EQ-5D-5L, EuroQol 5 dimensions; ICPC-2, International Classification of Primary Care 2nd edition; ÖMPSQ-SF, Örebro Musculoskeletal Pain Screening Questionnaire Short Form; MSK-HQ, Musculoskeletal Health Questionnaire; NRS, Numeric Rating Scale; STarT MSK, Keele STarT MSK tool.

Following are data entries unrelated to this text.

Background: an optimization exercise with open tools, aiming at small area. Do not read the settings as production practice.
Function was checked by simulation only, so behaviour that the tests miss may differ from the original.
The flow treats the clock pin as an ideal source, which a real chip does not have.
Power and IR drop assume default switching activity.

==> run a: inputs <==
## pixel_compositor
module pixel_compositor (
    input  logic        Clk,
    input  logic        Reset,
    input  logic        frame_start,
    input  logic        de,
    input  logic [9:0]  DrawX,
    input  logic [9:0]  DrawY,
    input  logic [9:0]  X,
    input  logic [9:0]  Y,
    input  logic [9:0]  size,
    input  logic [7:0]  x_vec,
    input  logic [7:0]  y_vec,
    input  logic        map_en,
    input  logic        wall_on,
    input  logic [11:0] wall_color,
    input  logic [11:0] memdata,
    output logic [3:0]  Red,
    output logic [3:0]  Green,
    output logic [3:0]  Blue,
    output logic        out_valid,
    output logic        dots_ready
);
    logic [9:0] x_lat, y_lat, s_lat;
    logic [7:0] xv_lat, yv_lat;
    logic       par_ok;
    logic [9:0] x_dot, y_dot;
    logic [7:0] xv_dot, yv_dot;
    logic       dot_ok;
    logic [3:0] cnt;
    logic       rdy;
    assign par_ok = (cnt != 4'd0) || dot_ok;
    assign rdy    = (cnt == 4'd0) && dot_ok;
    always_ff @(posedge Clk) begin
        if (frame_start) begin
  ...
==> module pixel_compositor, before the edit <==
module pixel_compositor (
    input  logic        Clk,
    input  logic        Reset,
    input  logic        frame_start,
    input  logic        de,
    input  logic [9:0]  DrawX,
    input  logic [9:0]  DrawY,
    input  logic [9:0]  X,
    input  logic [9:0]  Y,
    input  logic [9:0]  size,
    input  logic [7:0]  x_vec,
    input  logic [7:0]  y_vec,
    input  logic        map_en,
    input  logic        wall_on,
    input  logic [11:0] wall_color,
    input  logic [11:0] memdata,
    output logic [3:0]  Red,
    output logic [3:0]  Green,
    output logic [3:0]  Blue,
    output logic        out_valid,
    output logic        dots_ready
);
    logic [9:0] x_lat, y_lat, s_lat;
    logic [7:0] xv_lat, yv_lat;
    logic       par_ok;
    logic [9:0] x_dot, y_dot;
    logic [7:0] xv_dot, yv_dot;
    logic       dot_ok;
    logic [3:0] cnt;
    logic       rdy;
    assign par_ok = (cnt != 4'd0) || dot_ok;
    assign rdy    = (cnt == 4'd0) && dot_ok;
    always_ff @(posedge Clk) begin
        if (frame_start) begin
            x_lat <= X; y_lat <= Y; s_lat <= size; xv_lat <= x_vec; yv_lat <= y_vec;
        end
        if (cnt == 4'd10 && !frame_start) begin
            x_dot <= x_lat; y_dot <= y_lat; xv_dot <= xv_lat; yv_dot <= yv_lat;
        end
    end
    always_ff @(posedge Clk) begin
        if (Reset) begin
            cnt <= '0; dot_ok <= 1'b0;
        end else if (frame_start) begin
            cnt <= 4'd1;
        end else if (cnt == 4'd10) begin
            cnt <= '0; dot_ok <= 1'b1;
        end else if (cnt != 4'd0) begin
            cnt <= cnt + 4'd1;
        end
    end
    logic [8:0] hx, hy;
    logic       dot_hit;
    dot_axis u_dx (.d(DrawX[7:0]), .p(x_dot), .a(xv_dot), .hit(hx));
    dot_axis u_dy (.d(DrawY[7:0]), .p(y_dot), .a(yv_dot), .hit(hy));
        assign dot_hit = dot_ok ? |(hx & hy) : (DrawX[7:0] == 8'd0 && DrawY[7:0] == 8'd0);
    logic signed [10:0] ddx, ddy;
    logic               player_hit;
    sub4 u_sx (.d(DrawX[7:0]), .p(x_lat), .r(ddx));
    sub4 u_sy (.d(DrawY[7:0]), .p(y_lat), .r(ddy));
    logic disc_in;
    disc_le u_disc (.dx(ddx), .dy(ddy), .s(s_lat), .le(disc_in));
        assign player_hit = par_ok && disc_in;
    logic above, below, in_map;
    col_cmp u_col (.y(DrawY), .m(memdata[7:0]), .above(above), .below(below));
    assign in_map = map_en && (DrawX <= 10'd160) && (DrawY <= 10'd120);
    logic [11:0] rgb1, rgb2;
    logic        v1, v2;
    logic [11:0] col;
    always_comb begin
        if (in_map) begin
            if (dot_hit)         col = 12'hFFF;
            else if (player_hit) col = 12'hF70;
            else if (wall_on)    col = wall_color;
            else                 col = 12'h004;
        end else begin
            if (above)           col = 12'h337;
            else if (below)      col = 12'h733;
            else                 col = {3{memdata[11:8]}};
        end
    end
    always_ff @(posedge Clk) begin
        if (Reset) begin
            rgb1 <= '0; v1 <= 1'b0; rgb2 <= '0; v2 <= 1'b0;
        end else begin
            rgb1 <= de ? col : 12'h000;
            v1   <= de;
            rgb2 <= rgb1;
            v2   <= v1;
        end
    end
    assign {Red, Green, Blue} = rgb2;
    assign out_valid  = v2;
    assign dots_ready = rdy;
endmodule
What follows belongs to an exercise in optimizing a design on an open flow for small area, a short achievable clock period and few clock cycles; a production flow would make more cautious choices. For this run, only the layout was checked, not whether the RTL still works. No activity file was given, so power comes from the tool's default toggle rates.

$ cat design.v
package tlg_pkg;
	localparam int MAX_WIDTH  = 32;
	localparam int MAX_HEIGHT = 32;
	localparam int COL_W      = $clog2(MAX_WIDTH);
	localparam int ROW_W      = $clog2(MAX_HEIGHT);
	localparam int SIZE_W     = 7;
	localparam int CELL_W     = 2;
	localparam int COL_BITS   = MAX_HEIGHT * CELL_W;
	localparam logic [CELL_W-1:0] CELL_DEAD  = 2'd0;
	localparam logic [CELL_W-1:0] CELL_BORN  = 2'd1;
	localparam logic [CELL_W-1:0] CELL_ALIVE = 2'd2;
	localparam logic [CELL_W-1:0] CELL_DYING = 2'd3;
	localparam logic [1:0] KIND_WRITE = 2'd0;
	localparam logic [1:0] KIND_READ  = 2'd1;
	localparam logic [1:0] KIND_STEP  = 2'd2;
	localparam logic [1:0] KIND_NONE  = 2'd3;
	function automatic logic [4:0] clamp_m1(input logic [SIZE_W-1:0] v);
		logic [4:0] r;
		if (v < SIZE_W'(3)) begin
			r = 5'd2;
		end else if (v > SIZE_W'(32)) begin
			r = 5'd31;
		end else begin
			r = 5'(v - SIZE_W'(1));
		end
		clamp_m1 = r;
	endfunction
endpackage
module tlg_ram (
	input  logic                          clk,
	input  logic [1:0]                    lsel,
	input  logic [tlg_pkg::COL_BITS-1:0]  d1,
	input  logic [tlg_pkg::COL_BITS-1:0]  d3,
	input  logic [tlg_pkg::COL_BITS-1:0]  d31,
	output logic [tlg_pkg::COL_BITS-1:0]  slot0,
	output logic [tlg_pkg::COL_BITS-1:0]  slot1,
	output logic [tlg_pkg::COL_BITS-1:0]  slot2,
	output logic [tlg_pkg::COL_BITS-1:0]  slot3,
	output logic [tlg_pkg::COL_BITS-1:0]  slot30
);
	localparam int S = tlg_pkg::MAX_WIDTH;
	logic [S-1:0][tlg_pkg::COL_BITS-1:0] ring_q;
	always_ff @(posedge clk) begin
		case (lsel)
			2'd0:    ring_q[0] <= ring_q[19];
			2'd1:    ring_q[0] <= ring_q[23];
			2'd2:    ring_q[0] <= ring_q[27];
			default: ring_q[0] <= ring_q[31];
		endcase
		ring_q[1] <= d1;
		ring_q[2] <= ring_q[1];
		ring_q[3] <= d3;
		for (int k = 4; k < S - 1; k++) begin
			if (k == 20 || k == 24 || k == 28) begin
				ring_q[k] <= (lsel == 2'((k - 20) / 4)) ? ring_q[S-1] : ring_q[k-1];
			end else begin
				ring_q[k] <= ring_q[k-1];
			end
		end
		ring_q[S-1] <= d31;
	end
	assign slot0  = ring_q[0];
	assign slot1  = ring_q[1];
	assign slot2  = ring_q[2];
	assign slot3  = ring_q[3];
	assign slot30 = ring_q[S-2];
endmodule
module tlg_rule (
	input  logic [tlg_pkg::CELL_W-1:0] centre,
	input  logic [3:0]                 t,
	output logic [tlg_pkg::CELL_W-1:0] next_cell
);
	logic live, t3, t4;
	assign live = centre[0];
	assign t3   = t == 4'd3;
	assign t4   = t == 4'd4;
	assign next_cell[1] = live;
	assign next_cell[0] = live ? (t3 || t4) : t3;
endmodule
module tlg_cell (
	input  logic [tlg_pkg::MAX_HEIGHT-1:0][1:0] hs,
	input  logic [1:0]                          hs_last,   
	input  logic [tlg_pkg::COL_BITS-1:0]        centre,
	input  logic [tlg_pkg::MAX_HEIGHT-1:0]      keep,      
	output logic [tlg_pkg::COL_BITS-1:0]        next_col
);
	localparam int H = tlg_pkg::MAX_HEIGHT;
	for (genvar r = 0; r < H; r++) begin : g_row
		logic [1:0] hu, hd, nx;
		logic [3:0] t;
		if (r == 0) begin : g_first
			assign hu = hs_last;
		end else begin : g_mid
			assign hu = hs[r-1];
		end
		assign hd = hs[(r + 1) % H];
		assign t  = 4'(hu) + 4'(hs[r]) + 4'(hd);
		tlg_rule u_rule (
			.centre    (centre[2*r +: 2]),
			.t         (t),
			.next_cell (nx)
		);
		assign next_col[2*r +: 2] = keep[r] ? centre[2*r +: 2] : nx;
	end
endmodule
From an optimization exercise on the open Yosys and OpenROAD flow, aimed at small area, a short achievable clock period and few clock cycles; shortcuts taken in it are not production practice. Only simulation tests tie the RTL to the original design; equivalence was not proved. Power and IR drop assume default switching activity.

==> flow/design.v (excerpt) <==
module cobs_crc_frame_receiver_core (
  input  logic       clk,
  input  logic       rst,
  input  logic       s_axis_tvalid,
  output logic       s_axis_tready,
  input  logic [7:0] s_axis_tdata,   
  input  logic [0:0] s_axis_tuser,   
  output logic       m_axis_tvalid,
  input  logic       m_axis_tready,
  output logic [7:0] m_axis_tdata,   
  output logic [7:0] m_axis_tuser,   
  output logic       m_axis_tlast
);
==> flow/config.mk <==
export PLATFORM = sky130hd
export DESIGN_NAME = cobs_crc_frame_receiver_core
export DESIGN_NICKNAME = cobs_crc_frame_receiver_core
export VERILOG_FILES = /design/flow/design.v
export SDC_FILE = /design/flow/constraint.sdc
export NUM_CORES = 4
export LEC_CHECK = 0
export CAP_MARGIN = 20
export CORE_MARGIN = 2
export CORE_UTILIZATION = 40
export CTS_BUF_LIST = sky130_fd_sc_hd__clkbuf_8
export CTS_CLUSTER_DIAMETER = 50
export CTS_CLUSTER_SIZE = 15
export SETUP_SLACK_MARGIN = 5
export SLEW_MARGIN = 20
==> flow/constraint.sdc <==
create_clock -name core_clock -period 8.0 [get_ports {clk}]
set_input_delay 1.6000 -clock core_clock [delete_from_list [all_inputs] [get_ports {clk}]]
set_output_delay 1.6000 -clock core_clock [all_outputs]
set_load 0.01 [all_outputs]
run.sh (not shown) runs the stock make flow with config.mk's settings and CLKGATE_MAP_FILE= SYNTH_SCRIPT=/design/flow/synth_recipe.tcl, a recipe that flattens the netlist after the stock synthesis.
The baseline passed the timing, design-rule and antenna checks.
Testbench counts at the start, summed over its fixed seeds: cycles 15,433.
Next try:
--- a/flow/design.v
+++ b/flow/design.v
@@ -159,17 +159,16 @@
   input  logic       rst,
   input  logic       in_v,
   input  logic       wr_ok,        
   input  logic       q_full,       
   output logic       hold,         
   input  logic       in_r,
   input  logic [7:0] in_b,
   input  logic       in_z,         
-  input  logic       in_one,       
   output logic       wr_en,        
   output logic       wr_start,     
   output logic [7:0] wr_data,
   output logic       commit,       
   output logic       drop,         
   output logic       doom,         
   output logic       push,         
   output logic [6:0] desc
@@ -258,17 +257,17 @@
       dst  <= 1'b0;
       over <= 1'b0;
       rsp  <= '0;
     end else if (ev_store) begin
       ecnt    <= ecnt + 8'd1;
       ecnt_nz <= 1'b1;
       if (is_code) begin
         rem   <= in_b - 8'd1;
-        rem_z <= in_one;
+        rem_z <= (in_b == 8'd1);
       end else begin
         rem   <= rem - 8'd1;
         rem_z <= (rem == 8'd1);
       end
       if (d_emit) begin
         rsp <= is_code ? 7'd0 : ccfr_pkg::rsp_next(rsp, in_b);
         if (!dst) begin
           dst  <= 1'b1;
@@ -301,17 +300,16 @@
   output logic       m_axis_tlast
 );
   logic       rdy_q;
   logic       acc;
   logic       in_v;
   logic       in_r;
   logic [7:0] in_b;
   logic       in_z;
-  logic       in_one;
   logic [7:0] in_b_n;
   logic       sk_v;
   logic       sk_r;
   logic [7:0] sk_b;
   logic       hold;
   logic       proc;
   logic       in_v_n;
   logic       sk_v_n;
@@ -337,17 +335,16 @@
     end else begin
       in_v  <= in_v_n;
       sk_v  <= sk_v_n;
       rdy_q <= !(in_v_n && sk_v_n);
     end
     if (proc || !in_v) begin
       in_b   <= in_b_n;
       in_z   <= (in_b_n == 8'd0);
-      in_one <= (in_b_n == 8'd1);
       in_r   <= sk_v ? sk_r : s_axis_tuser[0];
     end
     if (!sk_v || proc) begin
       sk_b <= s_axis_tdata;
       sk_r <= s_axis_tuser[0];
     end
   end
   logic       wr_ok;
@@ -365,17 +362,16 @@
     .rst       (rst),
     .in_v      (in_v),
     .wr_ok     (wr_ok),
     .q_full    (q_full),
     .hold      (hold),
     .in_r      (in_r),
     .in_b      (in_b),
     .in_z      (in_z),
-    .in_one    (in_one),
     .wr_en     (wr_en),
     .wr_start  (wr_start),
     .wr_data   (wr_data),
     .commit    (commit),
     .drop      (drop),
     .doom      (doom),
     .push      (push),
     .desc      (desc)
@@ -385,17 +381,16 @@
   logic [6:0] ph_n;      
   logic [6:0] head;      
   logic [6:0] fs;        
   logic       fw;        
   logic [7:0] rd_data;
   function automatic logic [6:0] inc(input logic [6:0] a);
     inc = (a == 7'(N - 1)) ? 7'd0 : a + 7'd1;
   endfunction
-  assign ph_n = inc(ph);
   ccfr_ram #(.WIDTH(8), .DEPTH(N)) u_ram (
     .clk   (clk),
     .we    (wr_en),
     .wdata (wr_data),
     .rdata (rd_data)
   );
   logic [13:0] dq0, dq1;
   logic [1:0]  dcnt;
@@ -437,17 +432,17 @@
       else if (emit && orem == 6'd1) oact <= 1'b0;
     end
   end
   always_ff @(posedge clk) begin
     if (emit) begin
       m_axis_tdata <= rd_data;
       m_axis_tlast <= (orem == 6'd1);
       orem         <= orem - 6'd1;
-      rs           <= inc(rs);
+      rs           <= inc(ph_n);
     end else if (start_frame) begin
       m_axis_tdata <= rd_data;
       m_axis_tuser <= {1'b1, dq0[6:4], 4'd0};
       m_axis_tlast <= 1'b0;
       orem         <= ccfr_pkg::kind_len_m1(dq0[6:4]);
       rs           <= inc(ph_n);
     end else if (pop) begin
       m_axis_tdata <= 8'd0;
@@ -460,19 +455,21 @@
   logic sync_w;
   assign live   = oact || g0 || g1 || fw;
   assign full   = (oact && (rs == ph)) || (g0 && (dq0[13:7] == ph)) || (g1 && (dq1[13:7] == ph));
   assign sync_w = (ph == head) && !full;
   assign wr_ok  = sync_w || (wr_start && !live);
   always_ff @(posedge clk) begin
     if (rst) begin
       ph   <= '0;
+      ph_n <= 7'd1;
       head <= '0;
       fw   <= 1'b0;
     end else begin
-      ph <= ph_n;
+      ph   <= ph_n;
+      ph_n <= inc(ph_n);
       if (drop || commit || doom) fw <= 1'b0;
       else if (wr_en)     fw <= 1'b1;
       if (wr_en || ((!fw || drop || commit || doom) && (sync_w || !live))) head <= ph_n;
     end
     if (wr_en && wr_start) fs <= ph;
   end
 endmodule
The changed run went through all stages and came out clean.
Synthesized cell count drops by 1.5%.
Core utilization barely changes.
Global-route usage shrinks by 0.20 points.
Via count goes down by 1.0%.
Hold slack improved by 0.0051 ns.
Worst setup slack improved by 0.014 ns.
Area after synthesis drops by 1.1%.
Non-clock buffer count goes down by 18.
Wire length is higher by 0.80%.
Clock power climbs by about 10%.
Die area shrinks by 1.1%.
Final cell count drops by 1.5%.
Count of clock-buffer cells in the layout increases by 7.
Total power grows by 2.8%.
Testbench counts after the change, summed over its fixed seeds: cycles 15,433.

[re-timing with driven ports]
Ports are ideal in the flow. The routed layouts listed here were re-timed in OpenROAD. Step 1 assumes that a clkbuf_16 drives the clock port and a buf_2 every other input. Step 2 times the ports against the registers' clock, not the clock port: input delays grow and output delays shrink by t, the midpoint of the rising clock arrivals with the driver on. Three values: no drivers, after step 1, after step 2; two values: the first two.
| run | shift t [ns] | setup slack, ns | hold WS [ns] | clock arrival spread, ns |
|---|---|---|---|---|
| the first run | 0.696 | 4.946 / 4.946 / 4.432 | 0.305 / 0.305 / 0.305 | 0.063 / 0.062 |
| the second run | 0.712 | 4.960 / 4.957 / 4.437 | 0.310 / 0.310 / 0.310 | 0.040 / 0.039 |
After both steps setup and hold are still met in every run listed. The setup slack of the second run, which loses most, moves by -0.003 ns with the drivers and by -0.523 ns with both steps.
This design comes from an exercise in tuning for small area, a short achievable clock period and few clock cycles per item on the open sky130 flow, not from production work.
RTL that was checked went through simulation tests only; none was proved equivalent to the original.
Power and IR drop assume default switching activity.

== v52 ==
==> flow/design.v (excerpt) <==
module softmax_normalizer
#(
    parameter int unsigned N             = 32,
    parameter int unsigned IN_BIT_WIDTH  = 16,
    parameter int unsigned SUM_BIT_WIDTH = 32,
    parameter int unsigned RECIP_W       = 32,
    parameter int unsigned OUT_BIT_WIDTH = 16
) (
    input  logic                        i_clk,
    input  logic                        i_rst_n,
    input  logic                        i_vec_valid,
    output logic                        o_vec_ready,
    input  logic [IN_BIT_WIDTH*N-1:0]   i_data,
    input  logic                        i_sum_valid,
    input  logic [SUM_BIT_WIDTH-1:0]    i_sum,
    output logic                        o_valid,
    input  logic                        i_ready,
    output logic [OUT_BIT_WIDTH-1:0]    o_prob,
    output logic [$clog2(N)-1:0]        o_idx,
    output logic                        o_last,
    output logic                        o_busy,
    output logic                        o_recip_sat
);
Size: roughly 2900 cells after synthesis, roughly 790 flip-flops, about 580 I/O pins, roughly 38000 um2 of cells after synthesis.
==> flow/config.mk <==
export PLATFORM = sky130hd
export DESIGN_NAME = softmax_normalizer
export DESIGN_NICKNAME = softmax_normalizer
export VERILOG_FILES = /design/flow/design.v
export SDC_FILE = /design/flow/constraint.sdc
export NUM_CORES = 4
export LEC_CHECK = 0
export ABC_CLOCK_PERIOD_IN_PS = 4500
export CAP_MARGIN = 20
export CELL_PAD_IN_SITES_DETAIL_PLACEMENT = 1
export CORE_MARGIN = 2
export CORE_UTILIZATION = 40
export CTS_BUF_LIST = sky130_fd_sc_hd__clkbuf_16
export CTS_CLUSTER_DIAMETER = 80
export CTS_CLUSTER_SIZE = 20
export PLACE_DENSITY = 0.45
export SLEW_MARGIN = 20
==> flow/constraint.sdc <==
create_clock -name core_clock -period 11.0 [get_ports {i_clk}]
set_input_delay 2.2000 -clock core_clock [delete_from_list [all_inputs] [get_ports {i_clk}]]
set_output_delay 2.2000 -clock core_clock [all_outputs]
set_load 0.01 [all_outputs]
standard.sh (not shown) runs the stock make flow with config.mk's settings and CLKGATE_MAP_FILE= SYNTH_SCRIPT=/design/flow/synth_recipe.tcl, a recipe that flattens the netlist after the stock synthesis.
==> flow/flow/run.sh <==
#!/bin/bash
# The standard layout (the standard.sh, standard synthesis unchanged), with
#  - every input and output port buffered by the smallest buffer (buf_1)
#    instead of the tool's default pick; the resizer still upsizes any port
#    buffer that needs more drive;
#  - repair_timing asked for a setup margin of 7.5 ns, so that it keeps
#    sizing and buffering paths until they are 7.5 ns inside the 11 ns clock.
# The SDC (clock period, I/O delays, loads) is the standard flow's, unchanged.
set -euo pipefail
export BUFFER_PORTS_ARGS="-buffer_cell sky130_fd_sc_hd__buf_1"
export SETUP_SLACK_MARGIN=7.5
bash standard.sh > make.log 2>&1
Testbench counts of v52, summed over its fixed seeds: cycles 12,456, vectors 384.
From an optimization exercise on the open Yosys and OpenROAD flow, aimed at small area, a short achievable clock period and few clock cycles per item; shortcuts taken in it are not production practice. RTL that was checked went through simulation tests only; none was proved equivalent to the original. Power and IR drop assume default switching activity.

Design mem_responder, start of the top module:
module mem_responder (
  input  logic       clk,
  input  logic       rst,
  input  logic       f_req,
  input  logic [7:0] f_addr,
  output logic       f_ack,
  output logic [7:0] f_rdata,
  input  logic       d_req,
  input  logic       d_we,
  input  logic [7:0] d_addr,
  input  logic [7:0] d_wdata,
  output logic       d_ack,
  output logic [7:0] d_rdata,
  output logic       busy
);
clock: 5.0 ns
lec_check: 0
cap_margin: 20
core_margin: 2
core_utilization: 35
cts_cluster_diameter: 80
cts_cluster_size: 25
setup_slack_margin: 2.4
slew_margin: 20
synth_hierarchical: 1
synth_minimum_keep_size: 0
run.sh (not shown) runs the stock make flow with config.mk's settings and CLKGATE_MAP_FILE= SYNTH_SCRIPT=/design/flow/synth_recipe.tcl, a recipe that flattens the netlist after the stock synthesis.
Testbench counts at the start, summed over its fixed seeds: cycles 3,200, items 6,400.
==> next run, changes <==
Settings changed: CORE_UTILIZATION 35 to 40, CTS_CLUSTER_DIAMETER 80 to 50, CTS_CLUSTER_SIZE 25 to 30, TNS_END_PERCENT set to 5.
Result:
- The changed run completed without violations
- global-route usage went up by 3.2 points
- setup slack got worse by 0.050 ns
- total power went up by 16%
- cell count drops by 2.4%
- design area came out higher by 0.77%
- clock-buffer cell count came out higher by 83
==> next run, changes <==
Settings changed: CORE_UTILIZATION 40 to 55, CTS_CLUSTER_DIAMETER 50 to 80, CTS_CLUSTER_SIZE 30 to 25, TNS_END_PERCENT 5 to not set.
The changed run went through all stages and came out clean.
Global-route usage rose by 12 points.
Wire length went down by 2.0%.
Sequential power barely changes.
Source: an optimization exercise on an open RTL-to-GDS flow (aim: small area, a short achievable clock period and few clock cycles). Production flows keep margins and buffers that such runs may drop.
Where RTL was checked, it was by simulation tests only, not by an equivalence proof against the original.
Power is estimated from default activity; no workload was simulated.

alpha:
==> flow/design.v (excerpt) <==
module systolic_mac_top (
    input  logic                                     clk,
    input  logic                                     rst,
    input  logic                                     in_req,
    input  logic                                     in_first,
    input  logic                                     in_last,
    input  logic [GRID_SIZE*DATA_WIDTH-1:0]          a_col,
    input  logic [GRID_SIZE*DATA_WIDTH-1:0]          b_row,
    output logic                                     in_ack,
    output logic [GRID_SIZE*GRID_SIZE*ACC_WIDTH-1:0] c_mat,
    output logic                                     done
);
For scale: ~390 I/O pins, ~36000 um^2 of cells after synthesis.
Settings: LEC_CHECK=0, CAP_MARGIN=20, CORE_MARGIN=2, CORE_UTILIZATION=40, CTS_CLUSTER_DIAMETER=100, CTS_CLUSTER_SIZE=20, GPL_TIMING_DRIVEN=0, SETUP_SLACK_MARGIN=2.8, SLEW_MARGIN=20, TNS_END_PERCENT=100; clock period 5.5 ns.
standard.sh (not shown) runs the stock make flow with config.mk's settings and CLKGATE_MAP_FILE= SYNTH_SCRIPT=/design/flow/synth_recipe.tcl, a recipe that flattens the netlist after the stock synthesis.
==> flow/flow/run.sh <==
#!/bin/bash
# The standard layout (the standard.sh, standard synthesis included), with one change:
# the buffers that placement puts on every input and output port are sky130_fd_sc_hd__buf_1
# instead of the delay cell ORFS picks by default (clkdlybuf4s50_1, twice the area of buf_2).
set -euo pipefail
bash standard.sh 'BUFFER_PORTS_ARGS=-buffer_cell sky130_fd_sc_hd__buf_1' finish > standard_flow.log 2>&1
alpha: full flow OK, the timing, DRC and antenna checks passed
Testbench counts of alpha, summed over its fixed seeds: cycles 3,614.
Here is what was changed in the inputs of beta compared with alpha.
Settings: removing GPL_TIMING_DRIVEN (formerly 0); setting ABC_AREA to 1 for the first time.
--- outcome ---
Initial core utilization: beta vs alpha — no meaningful difference. Critical path depth | beta below alpha. Compared with alpha, in beta die span in x climbed 3.5%; setup slack after layout climbed 0.17 ns; worst hold slack dropped 0.052 ns; routed wire length dropped about 0.5%; core utilization dropped 3.7 points. Part of the total power dissipated in combinational logic down 1.2 points in beta wrt alpha. Going from alpha to beta, the first-pass GRT wire length was found to have gone up by about 1.5%. Lower final critical delay including setup and external delays among beta and alpha: beta. Re detailed router's first-iteration violation count: beta and alpha aren't equal, and the higher value belongs to beta.
For gamma, these inputs were changed with respect to beta:
Settings: ABC_AREA: 1 -> unset.
- Changes observed in gamma relative to beta: fraction of synthesized area in multiplexers saw an increase; effective utilization at floorplan saw little to no change; buffering overhead saw an increase.
- Total power draw of beta is on par with gamma.
- In gamma relative to beta, non-clock buffer count had gone up by a little under 10%.
## Diff of input files: delta against gamma
==> flow/flow/run.sh <==
#!/bin/bash
# The standard layout (the standard.sh, standard synthesis included), with one change:
# the buffers that placement puts on every input and output port are sky130_fd_sc_hd__buf_1
# instead of the delay cell ORFS picks by default (clkdlybuf4s50_1, 2.7 times the area of buf_1).
set -euo pipefail
bash standard.sh 'BUFFER_PORTS_ARGS=-buffer_cell sky130_fd_sc_hd__buf_1' finish > standard_flow.log 2>&1
Results
- Per the comparison of delta with gamma, number of placed cells counting well taps ~0 delta; register-to-register slack ~0 delta.
- Taking gamma as the reference, in delta CTS clock-pin slew for the worst setup and hold paths stayed essentially flat, count of unique library cells instantiated by Yosys stayed essentially flat, routed wire length on met2 stayed essentially flat.

Another version of the RTL of systolic_mac_top (not shown whole).
Size in the first run: ~3600 cells after synthesis, ~630 flip-flops, about 390 I/O pins.
clock: 5.5 ns
lec_check: 0
cap_margin: 20
core_margin: 2
core_utilization: 40
setup_slack_margin: 0.8
slew_margin: 20
tns_end_percent: 100
run.sh (not shown) runs the stock make flow with config.mk's settings and CLKGATE_MAP_FILE= SYNTH_SCRIPT=/design/flow/synth_recipe.tcl, a recipe that flattens the netlist after the stock synthesis.
Stock flow here: none of the scripts above is used.
The baseline passed the timing, DRC and antenna checks.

Healthcare utilisation, productivity loss, cost estimation and effect

Table 2 shows healthcare utilisation and productivity loss aggregated for 1 year of follow-up for all participants. Table 3 shows total costs related to healthcare utilisation and productivity loss aggregated for 1 year of follow-up. Costs were mainly related to productivity loss, accounting for 89% of total costs during the 1 year of follow-up. A total of 137 participants (25%) were defined as having high costs related to healthcare utilisation and productivity loss (≥ €46 340), healthcare utilisation (≥€3869), and productivity loss (≥€41 854). A total of three participants (0.3%) with societal costs >€91 810 were defined as outliers. All outliers had costs related to primary, secondary and tertiary healthcare use, and costs related to absenteeism and work assessment allowance.

Table 2.

Healthcare utilisation and productivity loss aggregated for 1 year of follow-up

	All participants (n=549)	Missing, n (%)
Primary care
Participants with primary care consultation, n (%)		0 (0)
General practitioner	538 (98)
Physiotherapist	266 (49)
Chiropractor	98 (18)
Emergency room	118 (22)
No primary care consultation	7 (1)
Numbers of consultations, median (IQR)*		0 (0)
General practitioner	11 (6–16)
Physiotherapist	17 (6–31)
Chiropractor	5 (3-9)
Emergency room	1 (1–1)
Secondary/tertiary care
Participants with secondary/tertiary care consultation, n (%)		0 (0)
Outpatient contact	333 (61)
Day surgery	48 (9)
Ordinary admission with overnight stay	60 (11)
Other admissions without overnight stay	93 (17)
No secondary/tertiary care consultation	195 (36)
Numbers of consultations, median (IQR)*		0 (0)
Outpatient contact	2 (1–4)
Day surgery	1 (1–1)
Ordinary admission with overnight stay	1 (1–2)
Other admissions without overnight stay	1 (1–3)
Duration of ordinary admission with overnight stay in days, median (IQR)†	2 (1–4)
Productivity loss
Participants with productivity loss, n (%)		0 (0)
Sick leave	537 (98)
Work assessment allowance	146 (27)
Disability benefits	18 (3)
Duration of productivity loss in days, median (IQR)‡		0 (0)
Sick leave	47 (20–85)
Work assessment allowance	0 (0–8)
Disability benefits	0 (0–0)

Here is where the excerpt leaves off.